With the hyperparameters set, you can proceed to train the models. EpiCare's framework allows you to queue the training of multiple replicates across multiple environment seeds using a single command by way of another sweep process.

- For each configuration in `algorithms/sweep_configs/all_data_sweeps`, initiate a sweep with:
  ```bash
  wandb sweep --project EpiCare [CONFIG FILE]
  ```
- Follow the resulting instructions to launch agents to train your selected model.
- Model checkpoints are saved periodically throughout training runs in the `algorithms/checkpoints` directory

To customize hyperparameters beyond the defaults for a given model, update the configuration files.

### Data-Restricted Training

EpiCare offers functionality for training under data-restricted scenarios. This feature focuses on the first environment seed and varies the number of training episodes (though in principle the experiment could be run for any environment seed of your choosing). Configuration files for the three best-performing models are located in `algorithms/sweep_configs/data_restriction_sweeps`. Checkpoints for these runs are saved in the `algorithms/checkpoints` directory.
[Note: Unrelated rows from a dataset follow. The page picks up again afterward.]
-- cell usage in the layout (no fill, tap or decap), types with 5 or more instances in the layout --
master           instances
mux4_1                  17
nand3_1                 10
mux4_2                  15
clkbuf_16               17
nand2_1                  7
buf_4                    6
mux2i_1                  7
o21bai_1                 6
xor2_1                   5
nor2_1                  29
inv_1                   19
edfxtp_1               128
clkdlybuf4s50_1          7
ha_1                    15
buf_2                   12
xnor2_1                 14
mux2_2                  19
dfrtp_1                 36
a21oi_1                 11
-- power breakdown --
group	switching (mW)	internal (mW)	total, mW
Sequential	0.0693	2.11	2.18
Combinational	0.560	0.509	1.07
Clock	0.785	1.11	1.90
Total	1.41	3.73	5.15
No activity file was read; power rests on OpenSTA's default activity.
===== src/rtl/seq_tx_1101_framer.sv =====
// seq_tx_1101_framer
// Serial frame transmitter: sends the sync pattern 1101 followed by a
// DATA_W-bit payload (MSB first) on a single registered line. A zero is
// stuffed whenever the last three line bits were 110, so a 1101 detector
// on the far end can only ever lock onto the sync pattern.
//
// Timing model: the state register describes what dout carries *now*.
//   IDLE  : dout = 0, block accepts a payload word
//   SYNC  : dout = sync bit number cnt (0..3 -> 1,1,0,1)
//   DATA  : dout = payload bit, cnt = payload bits sent including this one
//   STUFF : dout = stuffed 0, cnt unchanged
// Every edge computes the next dout value from the current state and the
// three-bit line history h (h[0] is the bit on dout this cycle).

module seq_tx_1101_framer #(
   parameter int DATA_W = 8
) (
   input  logic              clock,
   input  logic              reset,
   input  logic [DATA_W-1:0] din,
   input  logic              din_valid,
   output logic              din_ready,
   output logic              dout,
   output logic              busy,
   output logic              frame_done
);

   // Counter holds either the sync bit index (0..3) or the number of
   // payload bits already on the line (1..DATA_W).
   localparam int CNT_W = $clog2(DATA_W) + 1;
   localparam logic [CNT_W-1:0] CNT_LAST     = CNT_W'(DATA_W);
   localparam logic [CNT_W-1:0] CNT_SYNC_END = CNT_W'(3);

   // Line history that forces a stuff bit: the next bit would otherwise
   // be free to complete a 1101.
   localparam logic [2:0] STUFF_HIST = 3'b110;

   typedef enum logic [1:0] {
      ST_IDLE,
      ST_SYNC,
      ST_DATA,
      ST_STUFF
   } state_t;

   state_t            state_q, state_d;
   logic              dout_q, dout_d;
   logic              done_q, done_d;
   logic [2:0]        h_q, h_d;
   logic [CNT_W-1:0]  cnt_q, cnt_d;
   logic [DATA_W-1:0] sh_q, sh_d;
   logic              data_step;

   // Control registers: state, line bit, frame_done, history and counter.
   // NOTE: sequential state uses non-blocking assignments so every register
   // samples the pre-edge values of the others, independent of block order.
   always_ff @(posedge clock) begin
      if (reset) begin
         state_q <= ST_IDLE;
         dout_q  <= 1'b0;
         done_q  <= 1'b0;
         h_q     <= 3'b000;
         cnt_q   <= '0;
      end else begin
         state_q <= state_d;
         dout_q  <= dout_d;
         done_q  <= done_d;
         h_q     <= h_d;
         cnt_q   <= cnt_d;
      end
   end

   // Payload shift register; the MSB is always the next payload bit to send.
   // NOTE: no reset here on purpose -- the word is reloaded on every accept
   // and is never observed in IDLE, so resetting it would only add logic.
   always_ff @(posedge clock) begin
      sh_q <= sh_d;
   end

   // Next-state and next-line-bit decision.
   // NOTE: every signal written here gets a default first, so no path can
   // leave one unassigned and infer a latch.
   always_comb begin
      state_d   = state_q;
      dout_d    = 1'b0;
      done_d    = 1'b0;
      cnt_d     = cnt_q;
      sh_d      = sh_q;
      data_step = 1'b0;

      case (state_q)
         ST_IDLE: begin
            if (din_valid) begin
               state_d = ST_SYNC;
               sh_d    = din;
               dout_d  = 1'b1;        // first sync bit
               cnt_d   = '0;
            end
         end

         ST_SYNC: begin
            if (cnt_q == CNT_SYNC_END) begin
               data_step = 1'b1;
            end else begin
               cnt_d  = cnt_q + CNT_W'(1);
               // Sync bits 1,1,0,1: only index 2 is a zero.
               dout_d = (cnt_q != CNT_W'(1));
            end
         end

         ST_DATA: begin
            if (cnt_q == CNT_LAST) begin
               // Last payload bit is on the line; the IDLE zero that follows
               // also breaks any trailing 110.
               state_d = ST_IDLE;
               cnt_d   = '0;
            end else begin
               data_step = 1'b1;
            end
         end

         ST_STUFF: begin
            data_step = 1'b1;
         end

         default: begin
            state_d = ST_IDLE;
            cnt_d   = '0;
         end
      endcase

      // Shared payload/stuff decision; history carries over from the sync
      // tail, so the first payload bit is checked like any other.
      if (data_step) begin
         if (h_q == STUFF_HIST) begin
            state_d = ST_STUFF;
            dout_d  = 1'b0;
            if (state_q == ST_SYNC) begin
               cnt_d = '0;
            end
         end else begin
            state_d = ST_DATA;
            dout_d  = sh_q[DATA_W-1];
            sh_d    = {sh_q[DATA_W-2:0], 1'b0};
            cnt_d   = (state_q == ST_SYNC) ? CNT_W'(1) : cnt_q + CNT_W'(1);
            done_d  = (cnt_d == CNT_LAST);
         end
      end

      h_d = {h_q[1:0], dout_d};
   end

   // Handshake and status outputs derive directly from registered state.
   assign din_ready  = (state_q == ST_IDLE);
   assign busy       = (state_q != ST_IDLE);
   assign dout       = dout_q;
   assign frame_done = done_q;

endmodule


===== config.mk =====
export PLATFORM = sky130hd
export DESIGN_NAME = seq_tx_1101_framer
export DESIGN_NICKNAME = d
export VERILOG_FILES = /design/src/rtl/seq_tx_1101_framer.sv
export SDC_FILE = /design/constraint.sdc
export NUM_CORES = 1
export LEC_CHECK = 0
export CAP_MARGIN = 20
export CORE_MARGIN = 5
export CORE_UTILIZATION = 40
export DETAILED_ROUTE_END_ITERATION = 6
export GPL_TIMING_DRIVEN = 0
export HOLD_SLACK_MARGIN = 0.08
export SLEW_MARGIN = 20
export SYNTH_ARGS = -nofsm -noshare
export SYNTH_HDL_FRONTEND = slang
export SYNTH_SLANG_ARGS = --single-unit

===== constraint.sdc =====
create_clock -name clock -period 1.95 [get_ports clock]
set_input_delay 0.39 -clock clock [delete_from_list [all_inputs] [get_ports clock]]
set_output_delay 0.39 -clock clock [all_outputs]
set_load 0.005 [all_outputs]

==> results of run 1 <==
[timing repair]
| action | in CTS | in global routing |
|---|---|---|
| cloned | 0 | 0 |
| setup endpoints to repair | 1 | 1 |
| resized for setup | 1 | 1 |
| pin swaps | 0 | 0 |
[worst max-delay path, delay by kind of cell, from the launching register on]
family                 cells  cell delay [ps]
DFF                        1              380
and+or+nand+nor            1              260
buffers and inverters      2              560
[metrics by stage]
| stage | instance area (um2) | worst slack, ps | power (uW) | hold WS, ps |
|---|---|---|---|---|
| 2_1_floorplan | 985 | 401 | 510 | 428 |
| 3_3_place_gp | 1150 | 237 | 553 | 435 |
| 3_5_place_dp | 1150 | 219 | 557 | 442 |
| 4_1_cts | 1190 | 26.0 | 788 | 460 |
| 5_1_grt | 1190 | -1.28 | 829 | 489 |
| 6_report | 1190 | 58.4 | 783 | 456 |
[power by group]
group | internal (uW) | leakage (uW) | switching [uW]
registers | 405 | 0.000149 | 24.0
clock network | 114 | 0.0000210 | 121
logic | 70.3 | 0.000269 | 49.1
[cells by family after synthesis]
logic type                 count (synthesis)  synth area share [%]
AOI/OAI and AO/OA                         24                  16.1
xor gates and xnor gates                   1                 0.890
adders and majority gates                  3                  3.81
buffers and inverters                     11                  7.11
DFF                                       18                  36.6
muxes                                      9                  9.28
and+or+nand+nor                           40                  26.2
[layout by cell type (no fill, tap or decap), types with 2 or more instances in the layout]
cell type	count
dfxtp_1	17
clkdlybuf4s50_1	13
mux2i_1	8
nand2_1	8
o21ai_1	8
nor2_1	8
a21oi_1	4
inv_1	3
buf_6	3
o21ai_0	3
nor2b_1	3
ha_1	3
clkbuf_4	3
nand3b_1	2
buf_2	2
and2_1	2
nand3_1	2
nor4bb_1	2
nand4b_1	2
nor3_1	2
<file path="src/rtl/bit_stream_serializer.sv">
// ---------------------------------------------------------------------------
// bit_stream_serializer
//
// Feeds the serial sequence detector. Parallel words arrive over a
// valid/ready handshake, are held in a 2-entry FIFO, and are shifted out one
// bit per clock on `w`. Between words `w` sits at IDLE_BIT so the detector
// always sees a defined level.
//
// Handshake: a word transfers on a rising edge where data_valid and
// data_ready are both high. data_ready depends only on registered state
// (and reset), never on data_valid, so the producer may hold data_valid
// high indefinitely. data_in is only sampled on a transferring edge.
//
// Ports:
//   clock       rising-edge clock
//   reset       synchronous, active-high reset
//   data_in     parallel word (WIDTH bits)
//   data_valid  producer offers data_in
//   data_ready  a FIFO slot is free this cycle
//   w           serial bit stream (registered)
//   bit_valid   w carries a data bit (registered)
//   frame_start w carries bit 0 of a word (registered)
//   busy        a word is shifting or the FIFO holds a word
//   words_sent  wrapping count of fully transmitted words
// ---------------------------------------------------------------------------
module bit_stream_serializer #(
   parameter int WIDTH     = 8,
   parameter bit MSB_FIRST = 1'b1,
   parameter bit IDLE_BIT  = 1'b0
) (
   input  logic             clock,
   input  logic             reset,
   input  logic [WIDTH-1:0] data_in,
   input  logic             data_valid,
   output logic             data_ready,
   output logic             w,
   output logic             bit_valid,
   output logic             frame_start,
   output logic             busy,
   output logic [15:0]      words_sent
);

   localparam int IW = $clog2(WIDTH);

   typedef enum logic {
      IDLE  = 1'b0,
      SHIFT = 1'b1
   } state_t;

   state_t           state;
   logic [WIDTH-1:0] buf0;      // FIFO head
   logic [WIDTH-1:0] buf1;      // FIFO second entry
   logic [1:0]       count;
   logic [WIDTH-1:0] sreg;      // bits still to send, next one at bit 0
   logic [IW-1:0]    idx;       // index of the bit currently on w
   logic [WIDTH-1:0] head_ord;  // head word reordered so bit 0 goes out first
   logic             push;
   logic             pop;
   logic             last_bit;

   // Reorder a word so the shifter can always transmit from bit 0 upward.
   function automatic logic [WIDTH-1:0] tx_order(input logic [WIDTH-1:0] word);
      logic [WIDTH-1:0] r;
      r = word;
      if (MSB_FIRST) begin
         for (int i = 0; i < WIDTH; i++) begin
            r[i] = word[WIDTH-1-i];
         end
      end
      return r;
   endfunction

   assign data_ready = (count != 2'd2) & ~reset;
   assign push       = data_valid & data_ready;
   assign last_bit   = (state == SHIFT) && (idx == IW'(WIDTH-1));
   // The head is taken either from idle or on the edge retiring the last
   // bit, which gives back-to-back words with no idle gap.
   assign pop        = (count != 2'd0) && ((state == IDLE) || last_bit);
   assign busy       = (state == SHIFT) | (count != 2'd0);
   assign head_ord   = tx_order(buf0);

   always_ff @(posedge clock) begin
      if (reset) begin
         state       <= IDLE;
         buf0        <= '0;
         buf1        <= '0;
         count       <= 2'd0;
         sreg        <= '0;
         idx         <= '0;
         w           <= IDLE_BIT;
         bit_valid   <= 1'b0;
         frame_start <= 1'b0;
         words_sent  <= 16'd0;
      end else begin
         // FIFO update. Push with pop only happens at count 1 (a full FIFO
         // never accepts), so the new word simply becomes the head.
         case ({push, pop})
            2'b10: begin
               if (count == 2'd0) buf0 <= data_in;
               else               buf1 <= data_in;
               count <= count + 2'd1;
            end
            2'b01: begin
               buf0  <= buf1;
               count <= count - 2'd1;
            end
            2'b11: begin
               buf0 <= data_in;
            end
            default: ;
         endcase

         // Shifter
         frame_start <= 1'b0;
         if ((state == SHIFT) && !last_bit) begin
            w    <= sreg[0];
            sreg <= sreg >> 1;
            idx  <= idx + 1'b1;
         end else if (pop) begin
            w           <= head_ord[0];
            sreg        <= head_ord >> 1;
            idx         <= '0;
            bit_valid   <= 1'b1;
            frame_start <= 1'b1;
            state       <= SHIFT;
         end else if (last_bit) begin
            w         <= IDLE_BIT;
            bit_valid <= 1'b0;
            idx       <= '0;
            state     <= IDLE;
         end

         if (last_bit) begin
            words_sent <= words_sent + 16'd1;
         end
      end
   end

endmodule

</file>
### Evaluating Models After Training

To evaluate the final checkpoint of each run, simply run `python algorithms/awac.py evaluate`, and the evaluation results will be output to `results/awac_results.csv`.

These instructions work for all other algorithms provided simply by swapping out the algorithm name in the commands (i.e. subbing `edac.py` instead of `awac.py`).

### Final Analysis

In the `figures` directory we have included a jupyter notebook with examples for how we analyzed our results and produced most of the figures found in our paper. After running all full-data and data restriction trials as described above, this notebook allows you to reproduce the main results of the paper.

The python packages required to run `figures.ipynb` are included in `requirements.txt`. To install, run `pip install -f requirements.txt` while in the `figures` directory.